The Lancaster County Coroner’s Office used dental records to positively identify the body of Linda Stoltzfoos, 18, whose remains were found Wednesday wrapped in a tarp and buried on a railroad property near a business in the town of Gap, PennLive.com reported.
Stoltzfoos died from asphyxia due to strangulation and suffocation, Deputy Chief Coroner Eric Bieber said following an autopsy conducted early Friday. A stab wound to the teen’s neck also contributed to her death, Bieber said.
Justo Roberto Smoker, 35, of Paradise, was charged with felony kidnapping and false imprisonment in Stoltzfoos’ disappearance in July. Those charges were later upgraded to homicide in December.
District Attorney Heather Adams said prosecutors believe Smoker killed Stoltzfoos hours after kidnapping her as she walked home from church, according to the report.
Stoltzfoos was reported missing on June 21 – Father’s Day – after leaving church and walking home to change her clothes ahead of a youth group meeting. She was last seen in Bird-in-Hand while wearing a tan dress, white apron and a white cape, East Lampeter Township police have said.
Prior to Wednesday’s find, search efforts to locate the teen’s remains had exceeded more than 15,000 hours, officials said.
FBI officials had also offered $10,000 reward for information leading to an arrest in the case, which sparked an extensive search including tracking dogs, horses and drones.

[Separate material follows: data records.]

<file path="src/rtl/memory_master.sv">
// Four-phase handshake master bridging a valid/ready request port to an
// asynchronous enable/ack memory; ack is synchronized before any use.
`timescale 1ns/1ps
`ifndef MEMORY_WIDTH
`define MEMORY_WIDTH 32
`endif

module memory_master #(
    parameter int WIDTH       = `MEMORY_WIDTH,
    parameter int SYNC_STAGES = 2,
    parameter int TIMEOUT     = 1024
) (
    input  logic               clk,
    input  logic               reset,
    input  logic               req_valid,
    output logic               req_ready,
    input  logic               req_write,
    input  logic [31:0]        req_addr,
    input  logic [WIDTH/8-1:0] req_byte_enable,
    input  logic [WIDTH-1:0]   req_data,
    output logic               resp_valid,
    output logic               resp_error,
    output logic [WIDTH-1:0]   resp_data,
    output logic [31:0]        mem_addr,
    output logic               mem_enable,
    output logic               mem_read_write,
    output logic [WIDTH/8-1:0] mem_byte_enable,
    output logic [WIDTH-1:0]   mem_data_out,
    input  logic [WIDTH-1:0]   mem_data_in,
    input  logic               mem_ack
);

    localparam int BYTES = WIDTH / 8;
    localparam int CNT_W = (TIMEOUT > 1) ? $clog2(TIMEOUT) : 1;
    localparam logic [CNT_W-1:0] CNT_LAST = CNT_W'((TIMEOUT > 0) ? TIMEOUT - 1 : 0);

    typedef enum logic [2:0] {
        IDLE,
        SETUP,
        ASSERT,
        RELEASE,
        DONE
    } state_t;

    state_t                 state_q, state_d;
    logic [SYNC_STAGES-1:0] sync_q;
    logic                   ack_s;
    logic                   settled_q;
    logic [CNT_W-1:0]       cnt_q, cnt_d;
    logic                   err_q, err_d;
    logic                   timed_out;

    logic                   req_ready_q, req_ready_d;
    logic                   resp_valid_q, resp_valid_d;
    logic                   resp_error_q, resp_error_d;
    logic [WIDTH-1:0]       resp_data_q, resp_data_d;
    logic [31:0]            mem_addr_q, mem_addr_d;
    logic                   mem_enable_q, mem_enable_d;
    logic                   mem_read_write_q, mem_read_write_d;
    logic [BYTES-1:0]       mem_byte_enable_q, mem_byte_enable_d;
    logic [WIDTH-1:0]       mem_data_out_q, mem_data_out_d;

    // mem_ack is only ever seen through this chain.
    always_ff @(posedge clk or posedge reset) begin
        if (reset) begin
            sync_q <= '0;
        end else begin
            // NOTE: non-blocking assignments let every flop sample the pre-edge value.
            sync_q <= {sync_q[SYNC_STAGES-2:0], mem_ack};
        end
    end

    assign ack_s = sync_q[SYNC_STAGES-1];

    always_comb begin
        // NOTE: every _d gets a default first so no path can infer a latch.
        state_d           = state_q;
        cnt_d             = cnt_q;
        err_d             = err_q;
        resp_valid_d      = 1'b0;
        resp_error_d      = 1'b0;
        resp_data_d       = resp_data_q;
        mem_addr_d        = mem_addr_q;
        mem_enable_d      = mem_enable_q;
        mem_read_write_d  = mem_read_write_q;
        mem_byte_enable_d = mem_byte_enable_q;
        mem_data_out_d    = mem_data_out_q;
        timed_out         = (TIMEOUT != 0) && (cnt_q == CNT_LAST);

        case (state_q)
            IDLE: begin
                if (req_valid && req_ready_q) begin
                    mem_addr_d        = req_addr;
                    mem_read_write_d  = ~req_write;
                    mem_byte_enable_d = req_byte_enable;
                    mem_data_out_d    = req_data;
                    err_d             = 1'b0;
                    state_d           = SETUP;
                end
            end
            SETUP: begin
                mem_enable_d = 1'b1;
                cnt_d        = '0;
                state_d      = ASSERT;
            end
            ASSERT: begin
                if (ack_s) begin
                    if (mem_read_write_q) resp_data_d = mem_data_in;
                    mem_enable_d = 1'b0;
                    cnt_d        = '0;
                    state_d      = RELEASE;
                end else if (timed_out) begin
                    mem_enable_d = 1'b0;
                    err_d        = 1'b1;
                    cnt_d        = '0;
                    state_d      = RELEASE;
                end else begin
                    cnt_d = cnt_q + 1'b1;
                end
            end
            RELEASE: begin
                if (!ack_s) begin
                    resp_valid_d = 1'b1;
                    resp_error_d = err_q;
                    state_d      = DONE;
                end else if (timed_out) begin
                    err_d        = 1'b1;
                    resp_valid_d = 1'b1;
                    resp_error_d = 1'b1;
                    state_d      = DONE;
                end else begin
                    cnt_d = cnt_q + 1'b1;
                end
            end
            DONE: begin
                err_d   = 1'b0;
                state_d = IDLE;
            end
            default: state_d = IDLE;
        endcase

        // Ready waits until no ack is anywhere in the chain, including just after reset.
        req_ready_d = (state_d == IDLE) && settled_q && (sync_q == '0);
    end

    always_ff @(posedge clk or posedge reset) begin
        if (reset) begin
            // NOTE: reset touches control and datapath registers alike; there is no storage array here.
            state_q           <= IDLE;
            settled_q         <= 1'b0;
            cnt_q             <= '0;
            err_q             <= 1'b0;
            req_ready_q       <= 1'b0;
            resp_valid_q      <= 1'b0;
            resp_error_q      <= 1'b0;
            resp_data_q       <= '0;
            mem_addr_q        <= '0;
            mem_enable_q      <= 1'b0;
            mem_read_write_q  <= 1'b1;
            mem_byte_enable_q <= '0;
            mem_data_out_q    <= '0;
        end else begin
            state_q           <= state_d;
            settled_q         <= 1'b1;
            cnt_q             <= cnt_d;
            err_q             <= err_d;
            req_ready_q       <= req_ready_d;
            resp_valid_q      <= resp_valid_d;
            resp_error_q      <= resp_error_d;
            resp_data_q       <= resp_data_d;
            mem_addr_q        <= mem_addr_d;
            mem_enable_q      <= mem_enable_d;
            mem_read_write_q  <= mem_read_write_d;
            mem_byte_enable_q <= mem_byte_enable_d;
            mem_data_out_q    <= mem_data_out_d;
        end
    end

    assign req_ready       = req_ready_q;
    assign resp_valid      = resp_valid_q;
    assign resp_error      = resp_error_q;
    assign resp_data       = resp_data_q;
    assign mem_addr        = mem_addr_q;
    assign mem_enable      = mem_enable_q;
    assign mem_read_write  = mem_read_write_q;
    assign mem_byte_enable = mem_byte_enable_q;
    assign mem_data_out    = mem_data_out_q;

endmodule

</file>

Authorities declined to say at a press conference Thursday how they located Stoltzfoos’ body buried on a railroad property bordering a water treatment plant where Smoker worked at the time, PennLive.com reported.
Adams said investigators suspect that Smoker moved the teen’s body days after her death and buried it at the railroad property, WGAL reported.

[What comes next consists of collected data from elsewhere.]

File: src/rtl/vt_gen.sv
// Video timing generator: built-in 720p60 / 1080p60 / 480p60 tables plus one
// parameterised custom mode, with registered outputs one cycle behind the counters.
module vt_gen #(
  parameter int   CW         = 12,
  parameter int   C_H_ACTIVE = 1280,
  parameter int   C_H_FRONT  = 110,
  parameter int   C_H_SYNC   = 40,
  parameter int   C_H_BACK   = 220,
  parameter int   C_V_ACTIVE = 720,
  parameter int   C_V_FRONT  = 5,
  parameter int   C_V_SYNC   = 5,
  parameter int   C_V_BACK   = 20,
  parameter logic C_HS_POL   = 1'b0,
  parameter logic C_VS_POL   = 1'b0
) (
  input  logic          pix_clk,
  input  logic          rstn,
  input  logic          en,
  input  logic [1:0]    mode,
  output logic [CW-1:0] x,
  output logic [CW-1:0] y,
  output logic          de,
  output logic          hsync,
  output logic          vsync,
  output logic          frame_start,
  output logic          line_start,
  output logic [1:0]    mode_active
);

  logic [CW-1:0] h_cnt, v_cnt;
  logic [CW-1:0] h_act, h_fp, h_sw, h_bp;
  logic [CW-1:0] v_act, v_fp, v_sw, v_bp;
  logic [CW-1:0] h_ss, h_se, h_last, v_ss, v_se, v_last;
  logic          h_in, v_in, h_sync_on, v_sync_on, h_wrap, v_wrap;
  logic [1:0]    run_pol, idle_pol;

  // {hsync, vsync} active level for a mode
  function automatic logic [1:0] sync_pol(input logic [1:0] m);
    case (m)
      2'd2:    sync_pol = 2'b00;
      2'd3:    sync_pol = {C_HS_POL, C_VS_POL};
      default: sync_pol = 2'b11;
    endcase
  endfunction

  always_comb begin
    h_act = '0; h_fp = '0; h_sw = '0; h_bp = '0;
    v_act = '0; v_fp = '0; v_sw = '0; v_bp = '0;
    case (mode_active)
      2'd0: begin
        h_act = CW'(1280); h_fp = CW'(110); h_sw = CW'(40); h_bp = CW'(220);
        v_act = CW'(720);  v_fp = CW'(5);   v_sw = CW'(5);  v_bp = CW'(20);
      end
      2'd1: begin
        h_act = CW'(1920); h_fp = CW'(88); h_sw = CW'(44); h_bp = CW'(148);
        v_act = CW'(1080); v_fp = CW'(4);  v_sw = CW'(5);  v_bp = CW'(36);
      end
      2'd2: begin
        h_act = CW'(640); h_fp = CW'(16); h_sw = CW'(96); h_bp = CW'(48);
        v_act = CW'(480); v_fp = CW'(10); v_sw = CW'(2);  v_bp = CW'(33);
      end
      default: begin
        h_act = CW'(C_H_ACTIVE); h_fp = CW'(C_H_FRONT);
        h_sw  = CW'(C_H_SYNC);   h_bp = CW'(C_H_BACK);
        v_act = CW'(C_V_ACTIVE); v_fp = CW'(C_V_FRONT);
        v_sw  = CW'(C_V_SYNC);   v_bp = CW'(C_V_BACK);
      end
    endcase
  end

  assign h_ss   = h_act + h_fp;
  assign h_se   = h_ss + h_sw;
  assign h_last = h_se + h_bp - CW'(1);
  assign v_ss   = v_act + v_fp;
  assign v_se   = v_ss + v_sw;
  assign v_last = v_se + v_bp - CW'(1);

  assign h_in      = h_cnt < h_act;
  assign v_in      = v_cnt < v_act;
  assign h_sync_on = (h_cnt >= h_ss) && (h_cnt < h_se);
  assign v_sync_on = (v_cnt >= v_ss) && (v_cnt < v_se);
  assign h_wrap    = h_cnt == h_last;
  assign v_wrap    = v_cnt == v_last;
  assign run_pol   = sync_pol(mode_active);
  assign idle_pol  = sync_pol(mode);

  // Counters; the mode only switches on the last pixel so a frame never mixes timings
  always_ff @(posedge pix_clk or negedge rstn) begin
    if (!rstn) begin
      h_cnt       <= '0;
      v_cnt       <= '0;
      mode_active <= 2'd0;
    end else if (!en) begin
      h_cnt       <= '0;
      v_cnt       <= '0;
      mode_active <= mode;
    end else if (h_wrap) begin
      h_cnt <= '0;
      if (v_wrap) begin
        v_cnt       <= '0;
        mode_active <= mode;
      end else begin
        v_cnt <= v_cnt + CW'(1);
      end
    end else begin
      h_cnt <= h_cnt + CW'(1);
    end
  end

  // Output stage; while idle the syncs follow the mode being loaded into mode_active
  always_ff @(posedge pix_clk or negedge rstn) begin
    if (!rstn) begin
      x           <= '0;
      y           <= '0;
      de          <= 1'b0;
      hsync       <= 1'b0;
      vsync       <= 1'b0;
      frame_start <= 1'b0;
      line_start  <= 1'b0;
    end else if (!en) begin
      x           <= '0;
      y           <= '0;
      de          <= 1'b0;
      hsync       <= ~idle_pol[1];
      vsync       <= ~idle_pol[0];
      frame_start <= 1'b0;
      line_start  <= 1'b0;
    end else begin
      x           <= h_in ? h_cnt : '0;
      y           <= v_in ? v_cnt : '0;
      de          <= h_in && v_in;
      hsync       <= h_sync_on ? run_pol[1] : ~run_pol[1];
      vsync       <= v_sync_on ? run_pol[0] : ~run_pol[0];
      frame_start <= (h_cnt == '0) && (v_cnt == '0);
      line_start  <= (h_cnt == '0) && v_in;
    end
  end

endmodule

File: config.mk
export PLATFORM = sky130hd
export DESIGN_NAME = vt_gen
export DESIGN_NICKNAME = d
export VERILOG_FILES = /design/src/rtl/vt_gen.sv
export SDC_FILE = /design/constraint.sdc
export NUM_CORES = 1
export LEC_CHECK = 0
export ABC_AREA = 1
export BUFFER_PORTS_ARGS = -buffer_cell sky130_fd_sc_hd__buf_2
export CAP_MARGIN = 20
export CORE_ASPECT_RATIO = 0.75
export CORE_MARGIN = 1
export CORE_UTILIZATION = 40
export DETAILED_ROUTE_END_ITERATION = 12
export PLACE_DENSITY = 0.59
export SYNTH_ARGS = -nofsm -noshare
export SYNTH_HDL_FRONTEND = slang
export SYNTH_SLANG_ARGS = --single-unit
File: constraint.sdc
create_clock -name pix_clk -period 3.16 [get_ports pix_clk]
set_input_delay 0.158 -clock pix_clk [delete_from_list [all_inputs] [get_ports pix_clk]]
set_output_delay 0.158 -clock pix_clk [all_outputs]
set_load 0.005 [all_outputs]
== After elaboration in Yosys (flattened, before gate mapping) ==
Index checks and enable logic that the tools add are counted.
Storage, ports and cells
  flip-flop bits (word level): 55
  bits of input ports: 5
  output and inout port bits: 31
  word-level logic and storage cells: 78
Cells by class
  add/subtract/negate cells: 10
  $lt $le $gt $ge: 6
  eq/ne operators: 9
  mux-type cells: 29
  bitwise operators: 4
  reduce and logical (&&, ||, !) cells: 10
Operators with widths (count)
  12-bit 2-to-1 mux: 9
  12-bit adder: 6
  12-bit less-than comparator: 4
  11-bit case mux with 2 select lines: 2
  7-bit case mux with 2 select lines: 2
  12-bit by 1-bit adder with 12-bit output, second input constant: 2
  12-bit == test: 2
  12-bit >= comparator: 2
  12-bit logical NOT: 2
  12-bit by 1-bit subtractor with 12-bit output, second input constant: 2
  8-bit case mux with 2 select lines: 1
  6-bit case mux with 2 select lines: 1
  2-bit 2-to-1 mux: 5
  2-bit == test, second input constant: 4
  4-bit case mux with 2 select lines: 1
  1-bit 2-to-1 mux: 7
  1-bit logical AND: 5
  2-bit by 1-bit inequality test with 1-bit output, second input constant: 2
  1-bit inverter: 4
  2-bit OR reduction: 2
  3-bit 2-to-1 mux: 1
  2-bit by 1-bit == test with 1-bit output, second input constant: 1
  2-bit AND reduction: 1

== Longest topological paths before layout ==
Gate-level depths: netlist (run 1).
  depth in word-level cells: 10
  mapped depth: 17
  mapped depth without buffers: 16

== Worst setup path before layout (run 1) ==
Ideal clock, no wire load.
  path type: flip-flop to flip-flop
  start: reg mode_active[0]
  end: reg y[8]
  library setup time: 69 ps
  data arrival time: 2203 ps
  data required time: 3091 ps
  path slack: 888 ps
  cell stages (with the launch flop): 11
  path through: dfrtp_1 > inv_1 > ha_1 > buf_6 > inv_4 > ha_1 > a21o_1 > a211oi_1 > nand4_2 > buf_6 > nor2_2
Between the ends
  word-level cells in the longest chain between the ends: 5
  elaborated cells between the ends (all ways): 6
RTL lines
  start, declared: RTL line 27  | output logic [1:0] mode_active
  start signal, assigned: RTL line 96  | mode_active <= mode;
  start signal, assigned: RTL line 101  | mode_active <= mode;
  2-bit == test or 2-bit by 1-bit == test with 1-bit output (tied branches): RTL line 49  | case (mode_active)
  11-bit case mux with 2 select lines *: RTL line 49
  12-bit less-than comparator *: RTL line 79  | assign v_in = v_cnt < v_act;
  12-bit 2-to-1 mux *: RTL line 130  | y <= v_in ? v_cnt : '0;
  12-bit 2-to-1 mux *: RTL line 120  | end else if (!en) begin
  end signal, assigned: RTL line 130
  end, declared: RTL line 21  | output logic [CW-1:0] y,
Every way passes the cells marked *; elsewhere a longest branch is shown, timed or not.
A chain may end at the register's enable or synchronous reset.

== Final worst setup path (run 1) ==
  start: reg mode_active[0]
  end: reg line_start
Between the ends
  word-level cells in the longest chain between the ends: 5
  elaborated cells between the ends (all ways): 6
RTL lines
  2-bit == test or 2-bit by 1-bit == test with 1-bit output (tied branches): RTL line 49
  11-bit case mux with 2 select lines *: RTL line 49
  12-bit less-than comparator *: RTL line 79
  1-bit logical AND *: RTL line 135  | line_start <= (h_cnt == '0) && v_in;
  1-bit 2-to-1 mux *: RTL line 120
  end signal, assigned: RTL line 135
  end, declared: RTL line 26  | output logic line_start,
Marks and branches as above.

Smoker’s car was previously spotted at a business in Ronks on the day Stoltzfoos vanished, according to a criminal complaint obtained by the station.
Investigators later found Stoltzfoos’ clothing, including a bra and stockings, buried in a wooded area behind the property in mid-July. Smoker’s DNA was found on one of the stockings, court documents show.
Smoker, who was arrested on July 10, remains held without bail Friday at the Lancaster County Prison, online records show. He has pleaded not guilty, LancasterOnline.com reports.
Sixteen months prior to allegedly killing Stoltzfoos, Smoker was released from prison in February 2019 after serving more than 12 years for a series of armed robberies in 2006 with his brother, the website reported.